She went close to him. “Yes, you will, Dad,” she said gently. “Because it’s what you’d do, in my place, and you know it.” Her eyes darkened. “I love Mallory Kirk. He may be gullible, and he may be a terror of a man, but I can’t let him die and not try to save him.”
King drew in a long breath. “I guess you can’t.”
She pulled off her engagement ring and put it in his hand. “Please give that back to Daryl and tell him I did find somebody better, but only because it’s a man I love. He’ll understand.”
“He will,” King agreed. “I’ll have them fuel the jet.”
“Thanks.”
He kissed her forehead. “Don’t get killed.” He wasn’t teasing.
“I won’t. I promise.” She hugged him and her brother and then her mother.
“I could go with you,” Cort volunteered.
“They don’t need any more troublemakers than they’ve already got up there,” King mused, shaking his head at his son. “You’re too much like me. You’d just put everybody’s back up.”
Cort shrugged, but he didn’t dispute the assessment. He tugged at Morie’s long black hair. “Be safe.”
She nodded. “I will be. I promise.”
SHE PHONEDTANK FROMthe airport. He and Cane both came to get her. But when she explained what she wanted to do, they were adamantly against it.
“He’d listen to me if he’d listen to anybody,” Tank argued. He was gaunt, like Cane. It had been a rough couple of days since Mallory went riding fence out near the old line cabin and didn’t return. Joe Bascomb had phoned a few hours later and told them that he had Mallory and he was going to kill him for messing up his financial coup. Tank had pleaded with his friend, but Joe said he had nothing to lose and he wasn’t talking to them again. He hung up.

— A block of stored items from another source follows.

===== src/rtl/hazard_forward_ctrl.sv =====
// Hazard and forwarding controller beside the ID/EX pipeline register.
//   clk   : clock
//   reset : async active-high reset
//   bus   : control fields in (ID, EX, forwarding stages, LL write-back),
//           fwd_sel / stall / stall_cnt out
// fwd_sel and stall are purely combinational; stall_cnt saturates.
module hazard_forward_ctrl import hazard_pkg::*; #(
    parameter int unsigned REG_ADDR_W = hazard_pkg::REG_ADDR_W,
    parameter int unsigned NUM_SRC    = 2,
    parameter int unsigned NUM_STG    = 2,
    parameter int unsigned SEL_W      = sel_width(NUM_STG),
    parameter int unsigned CNT_W      = 16
) (
    input  logic                clk,
    input  logic                reset,
    hazard_forward_ctrl_if.slave bus
);
    logic [NUM_SRC*SEL_W-1:0] fwdSel;
    logic                     loadUse;
    logic                     sbHazard;
    logic                     stallInt;
    logic                     issue;
    logic [NUM_SRC-1:0]       srcPending;
    logic                     wawPending;
    logic [CNT_W-1:0]         stallCnt;

    // Scan oldest to youngest so the youngest matching stage is assigned last.
    always_comb begin
        fwdSel = '0;
        for (int unsigned i = 0; i < NUM_SRC; i++) begin
            fwdSel[i*SEL_W +: SEL_W] = SEL_W'(FWD_RF);
            for (int unsigned j = 0; j < NUM_STG; j++) begin
                if (bus.stg_regwrite[NUM_STG-1-j] &&
                    bus.stg_rd[(NUM_STG-1-j)*REG_ADDR_W +: REG_ADDR_W] != '0 &&
                    bus.stg_rd[(NUM_STG-1-j)*REG_ADDR_W +: REG_ADDR_W] ==
                        bus.ex_src[i*REG_ADDR_W +: REG_ADDR_W]) begin
                    fwdSel[i*SEL_W +: SEL_W] = SEL_W'(NUM_STG - j);
                end
            end
        end
    end

    always_comb begin
        loadUse = 1'b0;
        for (int unsigned i = 0; i < NUM_SRC; i++) begin
            if (bus.id_src_used[i] && bus.id_src[i*REG_ADDR_W +: REG_ADDR_W] == bus.ex_rd) begin
                loadUse = 1'b1;
            end
        end
        loadUse = loadUse & bus.id_valid & bus.ex_is_load & (bus.ex_rd != '0);
    end

    reg_scoreboard #(
        .REG_ADDR_W (REG_ADDR_W),
        .NUM_SRC    (NUM_SRC)
    ) uScoreboard (
        .clk        (clk),
        .reset      (reset),
        .setEn      (issue),
        .setRd      (bus.id_rd),
        .clrEn      (bus.ll_done),
        .clrRd      (bus.ll_rd),
        .lookupSrc  (bus.id_src),
        .lookupUsed (bus.id_src_used),
        .wawRd      (bus.id_rd),
        .srcPending (srcPending),
        .wawPending (wawPending)
    );

    assign sbHazard = bus.id_valid & ((|srcPending) | (bus.id_ll & wawPending));
    assign stallInt = loadUse | sbHazard;
    assign issue    = bus.id_valid & ~stallInt & bus.id_ll & (bus.id_rd != '0);

    always_ff @(posedge clk or posedge reset) begin
        if (reset) begin
            stallCnt <= '0;
        end else if (stallInt && stallCnt != '1) begin
            stallCnt <= stallCnt + 1'b1;
        end
    end

    assign bus.fwd_sel   = fwdSel;
    assign bus.stall     = stallInt;
    assign bus.stall_cnt = stallCnt;

endmodule
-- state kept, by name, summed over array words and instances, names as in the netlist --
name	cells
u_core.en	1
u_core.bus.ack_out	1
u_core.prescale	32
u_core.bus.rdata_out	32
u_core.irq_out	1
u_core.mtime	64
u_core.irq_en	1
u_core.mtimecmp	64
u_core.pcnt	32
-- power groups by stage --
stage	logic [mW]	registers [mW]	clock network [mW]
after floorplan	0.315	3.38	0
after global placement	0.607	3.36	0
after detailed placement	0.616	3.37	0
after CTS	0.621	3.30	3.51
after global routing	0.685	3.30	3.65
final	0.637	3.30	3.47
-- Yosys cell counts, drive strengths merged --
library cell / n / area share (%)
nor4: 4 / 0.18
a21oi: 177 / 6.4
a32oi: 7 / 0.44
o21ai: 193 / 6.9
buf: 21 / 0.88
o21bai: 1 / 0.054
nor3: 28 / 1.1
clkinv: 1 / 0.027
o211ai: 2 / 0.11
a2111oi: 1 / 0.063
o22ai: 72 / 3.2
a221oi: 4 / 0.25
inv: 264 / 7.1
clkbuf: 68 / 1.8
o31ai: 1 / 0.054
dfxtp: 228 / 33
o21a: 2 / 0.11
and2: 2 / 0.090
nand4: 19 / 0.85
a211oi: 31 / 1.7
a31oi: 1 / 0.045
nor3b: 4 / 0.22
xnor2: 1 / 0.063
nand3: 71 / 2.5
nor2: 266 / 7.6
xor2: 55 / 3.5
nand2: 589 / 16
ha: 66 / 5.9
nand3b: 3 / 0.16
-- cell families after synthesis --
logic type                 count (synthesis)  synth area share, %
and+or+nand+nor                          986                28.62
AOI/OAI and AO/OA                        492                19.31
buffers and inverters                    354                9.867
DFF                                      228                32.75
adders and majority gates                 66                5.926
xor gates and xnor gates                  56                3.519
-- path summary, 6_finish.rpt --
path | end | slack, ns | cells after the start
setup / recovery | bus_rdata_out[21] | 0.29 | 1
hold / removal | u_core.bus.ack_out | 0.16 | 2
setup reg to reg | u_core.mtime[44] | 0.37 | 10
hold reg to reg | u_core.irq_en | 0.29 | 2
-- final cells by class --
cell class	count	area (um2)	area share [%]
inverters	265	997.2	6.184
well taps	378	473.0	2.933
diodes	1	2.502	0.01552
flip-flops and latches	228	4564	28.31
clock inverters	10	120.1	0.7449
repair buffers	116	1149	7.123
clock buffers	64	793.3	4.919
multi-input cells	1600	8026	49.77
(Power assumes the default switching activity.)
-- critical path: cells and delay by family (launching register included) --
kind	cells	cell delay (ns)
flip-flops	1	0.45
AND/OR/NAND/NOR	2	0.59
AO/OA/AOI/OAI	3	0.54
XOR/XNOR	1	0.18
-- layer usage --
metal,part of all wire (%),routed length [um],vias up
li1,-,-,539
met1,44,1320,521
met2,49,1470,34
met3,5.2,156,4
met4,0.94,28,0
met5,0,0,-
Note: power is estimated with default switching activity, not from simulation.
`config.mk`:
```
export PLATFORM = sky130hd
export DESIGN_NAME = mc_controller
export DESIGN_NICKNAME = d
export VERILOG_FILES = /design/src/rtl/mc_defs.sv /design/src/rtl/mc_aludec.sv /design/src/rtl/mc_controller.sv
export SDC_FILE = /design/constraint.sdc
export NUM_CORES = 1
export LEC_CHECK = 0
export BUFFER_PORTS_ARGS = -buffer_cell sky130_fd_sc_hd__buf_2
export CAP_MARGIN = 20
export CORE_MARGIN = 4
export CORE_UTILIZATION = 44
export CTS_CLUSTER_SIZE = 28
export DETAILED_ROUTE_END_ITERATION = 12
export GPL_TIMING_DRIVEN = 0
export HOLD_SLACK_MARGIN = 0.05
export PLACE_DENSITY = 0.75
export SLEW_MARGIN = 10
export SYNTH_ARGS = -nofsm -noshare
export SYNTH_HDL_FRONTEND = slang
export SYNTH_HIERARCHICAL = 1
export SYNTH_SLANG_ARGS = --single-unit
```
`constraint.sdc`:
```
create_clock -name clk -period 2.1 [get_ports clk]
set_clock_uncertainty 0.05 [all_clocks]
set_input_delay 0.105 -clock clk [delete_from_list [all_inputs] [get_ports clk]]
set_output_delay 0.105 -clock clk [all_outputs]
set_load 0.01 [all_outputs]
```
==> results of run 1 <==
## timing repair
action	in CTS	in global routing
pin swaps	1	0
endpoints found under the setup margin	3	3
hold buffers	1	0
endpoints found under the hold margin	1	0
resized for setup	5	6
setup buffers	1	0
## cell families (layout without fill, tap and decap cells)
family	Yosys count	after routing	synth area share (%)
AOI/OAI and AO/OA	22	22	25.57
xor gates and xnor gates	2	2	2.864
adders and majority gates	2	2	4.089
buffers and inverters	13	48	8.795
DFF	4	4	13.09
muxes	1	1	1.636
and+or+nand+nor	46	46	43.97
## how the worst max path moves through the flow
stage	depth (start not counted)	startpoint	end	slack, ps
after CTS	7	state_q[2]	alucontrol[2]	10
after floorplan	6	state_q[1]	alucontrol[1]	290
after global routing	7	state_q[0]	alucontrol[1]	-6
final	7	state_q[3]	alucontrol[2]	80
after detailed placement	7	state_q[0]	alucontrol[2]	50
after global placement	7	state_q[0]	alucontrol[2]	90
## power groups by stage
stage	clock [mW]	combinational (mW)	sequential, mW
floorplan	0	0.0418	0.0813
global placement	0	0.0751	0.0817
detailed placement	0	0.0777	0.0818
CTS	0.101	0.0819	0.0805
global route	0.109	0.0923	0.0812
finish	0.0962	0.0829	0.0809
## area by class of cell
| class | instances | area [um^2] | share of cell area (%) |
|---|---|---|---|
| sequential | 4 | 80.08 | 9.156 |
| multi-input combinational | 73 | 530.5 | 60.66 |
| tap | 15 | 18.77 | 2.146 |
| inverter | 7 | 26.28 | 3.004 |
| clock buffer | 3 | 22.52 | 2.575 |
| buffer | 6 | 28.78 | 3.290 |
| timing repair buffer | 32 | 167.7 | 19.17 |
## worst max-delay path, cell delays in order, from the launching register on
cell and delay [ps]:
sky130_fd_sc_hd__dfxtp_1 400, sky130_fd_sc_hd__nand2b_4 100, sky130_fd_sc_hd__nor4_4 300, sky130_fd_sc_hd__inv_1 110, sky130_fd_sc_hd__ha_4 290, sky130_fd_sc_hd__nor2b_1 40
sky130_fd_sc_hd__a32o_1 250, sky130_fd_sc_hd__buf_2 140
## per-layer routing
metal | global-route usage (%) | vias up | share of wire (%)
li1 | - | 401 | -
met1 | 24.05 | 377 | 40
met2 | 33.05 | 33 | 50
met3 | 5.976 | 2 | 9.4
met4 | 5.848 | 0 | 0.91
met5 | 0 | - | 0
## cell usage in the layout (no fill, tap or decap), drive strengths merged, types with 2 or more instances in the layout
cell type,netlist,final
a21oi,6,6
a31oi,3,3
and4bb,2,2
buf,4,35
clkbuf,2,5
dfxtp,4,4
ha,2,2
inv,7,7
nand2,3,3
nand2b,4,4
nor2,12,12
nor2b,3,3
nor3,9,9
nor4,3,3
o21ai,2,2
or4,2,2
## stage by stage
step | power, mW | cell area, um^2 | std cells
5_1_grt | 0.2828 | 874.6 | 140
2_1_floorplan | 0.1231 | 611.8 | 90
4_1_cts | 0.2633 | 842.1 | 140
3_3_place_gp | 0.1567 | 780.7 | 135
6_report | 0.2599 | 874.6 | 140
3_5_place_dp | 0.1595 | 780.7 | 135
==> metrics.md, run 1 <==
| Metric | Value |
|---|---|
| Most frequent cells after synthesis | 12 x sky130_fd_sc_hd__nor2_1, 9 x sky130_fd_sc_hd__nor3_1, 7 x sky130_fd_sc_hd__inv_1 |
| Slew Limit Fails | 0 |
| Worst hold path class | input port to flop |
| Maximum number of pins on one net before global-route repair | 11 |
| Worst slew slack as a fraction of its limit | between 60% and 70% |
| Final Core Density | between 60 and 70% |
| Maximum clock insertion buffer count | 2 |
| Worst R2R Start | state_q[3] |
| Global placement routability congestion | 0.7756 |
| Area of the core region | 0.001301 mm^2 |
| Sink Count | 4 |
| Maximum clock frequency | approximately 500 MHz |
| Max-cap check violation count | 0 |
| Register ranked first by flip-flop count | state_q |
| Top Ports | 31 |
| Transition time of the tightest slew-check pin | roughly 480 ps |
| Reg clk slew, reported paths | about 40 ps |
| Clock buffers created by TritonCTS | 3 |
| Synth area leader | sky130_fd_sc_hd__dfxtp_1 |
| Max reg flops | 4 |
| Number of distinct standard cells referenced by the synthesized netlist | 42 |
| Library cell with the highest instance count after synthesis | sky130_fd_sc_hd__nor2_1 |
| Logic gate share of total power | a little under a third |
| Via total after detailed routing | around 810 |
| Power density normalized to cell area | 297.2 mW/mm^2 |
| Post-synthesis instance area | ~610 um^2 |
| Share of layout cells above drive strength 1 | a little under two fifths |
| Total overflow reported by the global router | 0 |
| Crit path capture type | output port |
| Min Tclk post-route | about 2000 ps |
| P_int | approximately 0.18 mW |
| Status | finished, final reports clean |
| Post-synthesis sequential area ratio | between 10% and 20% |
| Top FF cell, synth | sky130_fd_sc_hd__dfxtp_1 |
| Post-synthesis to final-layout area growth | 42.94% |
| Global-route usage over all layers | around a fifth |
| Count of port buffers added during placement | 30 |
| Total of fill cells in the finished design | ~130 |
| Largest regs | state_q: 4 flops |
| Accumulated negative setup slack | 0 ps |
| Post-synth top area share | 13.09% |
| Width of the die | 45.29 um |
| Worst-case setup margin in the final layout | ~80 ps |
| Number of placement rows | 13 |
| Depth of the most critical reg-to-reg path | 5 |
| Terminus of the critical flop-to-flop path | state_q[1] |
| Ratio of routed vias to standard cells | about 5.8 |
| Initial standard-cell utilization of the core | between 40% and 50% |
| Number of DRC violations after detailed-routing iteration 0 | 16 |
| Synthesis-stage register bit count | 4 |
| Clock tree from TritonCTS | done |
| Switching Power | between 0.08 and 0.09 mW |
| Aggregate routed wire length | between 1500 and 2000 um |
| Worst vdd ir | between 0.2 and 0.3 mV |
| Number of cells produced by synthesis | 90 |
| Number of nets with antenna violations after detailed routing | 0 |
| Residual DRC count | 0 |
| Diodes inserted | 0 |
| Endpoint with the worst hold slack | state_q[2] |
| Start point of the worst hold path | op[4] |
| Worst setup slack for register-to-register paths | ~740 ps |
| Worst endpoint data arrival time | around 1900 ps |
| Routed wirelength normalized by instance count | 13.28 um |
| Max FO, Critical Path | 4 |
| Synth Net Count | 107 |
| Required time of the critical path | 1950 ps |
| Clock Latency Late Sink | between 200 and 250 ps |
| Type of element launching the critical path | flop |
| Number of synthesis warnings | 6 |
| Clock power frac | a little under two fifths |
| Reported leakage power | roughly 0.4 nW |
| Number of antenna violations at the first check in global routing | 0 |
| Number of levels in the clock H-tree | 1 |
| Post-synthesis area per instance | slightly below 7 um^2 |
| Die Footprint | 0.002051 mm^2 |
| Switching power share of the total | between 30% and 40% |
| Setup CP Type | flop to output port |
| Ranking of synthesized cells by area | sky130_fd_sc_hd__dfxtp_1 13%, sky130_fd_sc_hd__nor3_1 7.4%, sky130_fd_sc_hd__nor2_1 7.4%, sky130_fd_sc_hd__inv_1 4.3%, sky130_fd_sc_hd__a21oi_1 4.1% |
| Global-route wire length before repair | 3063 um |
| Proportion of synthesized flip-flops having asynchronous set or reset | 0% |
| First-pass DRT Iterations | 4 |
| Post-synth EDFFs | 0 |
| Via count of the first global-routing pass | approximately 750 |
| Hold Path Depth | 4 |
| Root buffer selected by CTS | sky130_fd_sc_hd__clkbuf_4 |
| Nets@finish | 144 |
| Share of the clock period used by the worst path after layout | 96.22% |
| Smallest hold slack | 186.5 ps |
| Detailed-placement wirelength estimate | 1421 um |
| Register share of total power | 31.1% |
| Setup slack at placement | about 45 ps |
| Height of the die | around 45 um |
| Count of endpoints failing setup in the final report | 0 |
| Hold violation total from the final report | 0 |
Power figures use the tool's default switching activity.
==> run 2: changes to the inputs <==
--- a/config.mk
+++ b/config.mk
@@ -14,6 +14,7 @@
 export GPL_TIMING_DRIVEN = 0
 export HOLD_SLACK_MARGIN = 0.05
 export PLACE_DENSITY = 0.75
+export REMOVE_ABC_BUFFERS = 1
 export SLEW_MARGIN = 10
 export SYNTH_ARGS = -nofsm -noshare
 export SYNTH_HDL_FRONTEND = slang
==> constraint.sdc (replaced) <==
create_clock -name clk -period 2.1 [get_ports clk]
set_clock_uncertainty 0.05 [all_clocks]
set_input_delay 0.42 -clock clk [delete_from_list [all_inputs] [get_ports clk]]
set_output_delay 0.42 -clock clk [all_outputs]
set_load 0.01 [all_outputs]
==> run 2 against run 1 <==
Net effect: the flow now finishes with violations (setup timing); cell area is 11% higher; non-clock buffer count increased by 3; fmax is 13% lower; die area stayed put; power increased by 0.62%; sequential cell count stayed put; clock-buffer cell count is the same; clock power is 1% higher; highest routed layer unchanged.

“Mal may already be dead,” Tank said heavily. “We have no way of knowing.”
“I don’t think he is,” she said, without explaining why she thought that. She knew inside herself, knew certainly, that Mallory was still alive. She knew it.
“You don’t even know how to find Joe, if we were to agree to let you try,” Cane argued.
“I do know,” she said. “I’ll go to the line cabin and wait for him. He’ll come. He watches it.”
They frowned.
“That’s where he took Mal from,” Cane recalled. “We saw signs of a struggle.”
“Why the cabin?” Tank wondered.
She gave them a droll look. “It’s provisioned, isn’t it? There’s even a bed. And nobody stays out there except when there’s a need. Where do you think he’s been living all this time, in a cave?”
“You might have voiced that suspicion earlier,” Tank muttered.
“I was having a little problem with credibility around here at the time,” she said drily.
They looked upset.
“I know you two believed I was innocent,” she said. “Thanks.”
Cane studied her curiously. “Mallory said you sparkled like a jewel at your family ranch. Kingston Brannt’s daughter, riding fence lines.” He shook his head. “We could hardly believe it.”
“Dad wouldn’t let me near the cattle,” she said, beaming inside at their description of what Mallory had said about her. “Neither would my brother. And I was being forcefully courted for my father’s money. I needed a break.”
“Mallory’s been kicking himself ever since he got home,” Tank told her. “He thinks he’s too ugly to appeal to a woman for himself, so all they want is his money.”
“He’s not ugly. Stupid, yes,” she muttered. “Idiotic. Distrustful. Bad-tempered…!”
“We know all that,” Cane acknowledged. “But we love him.”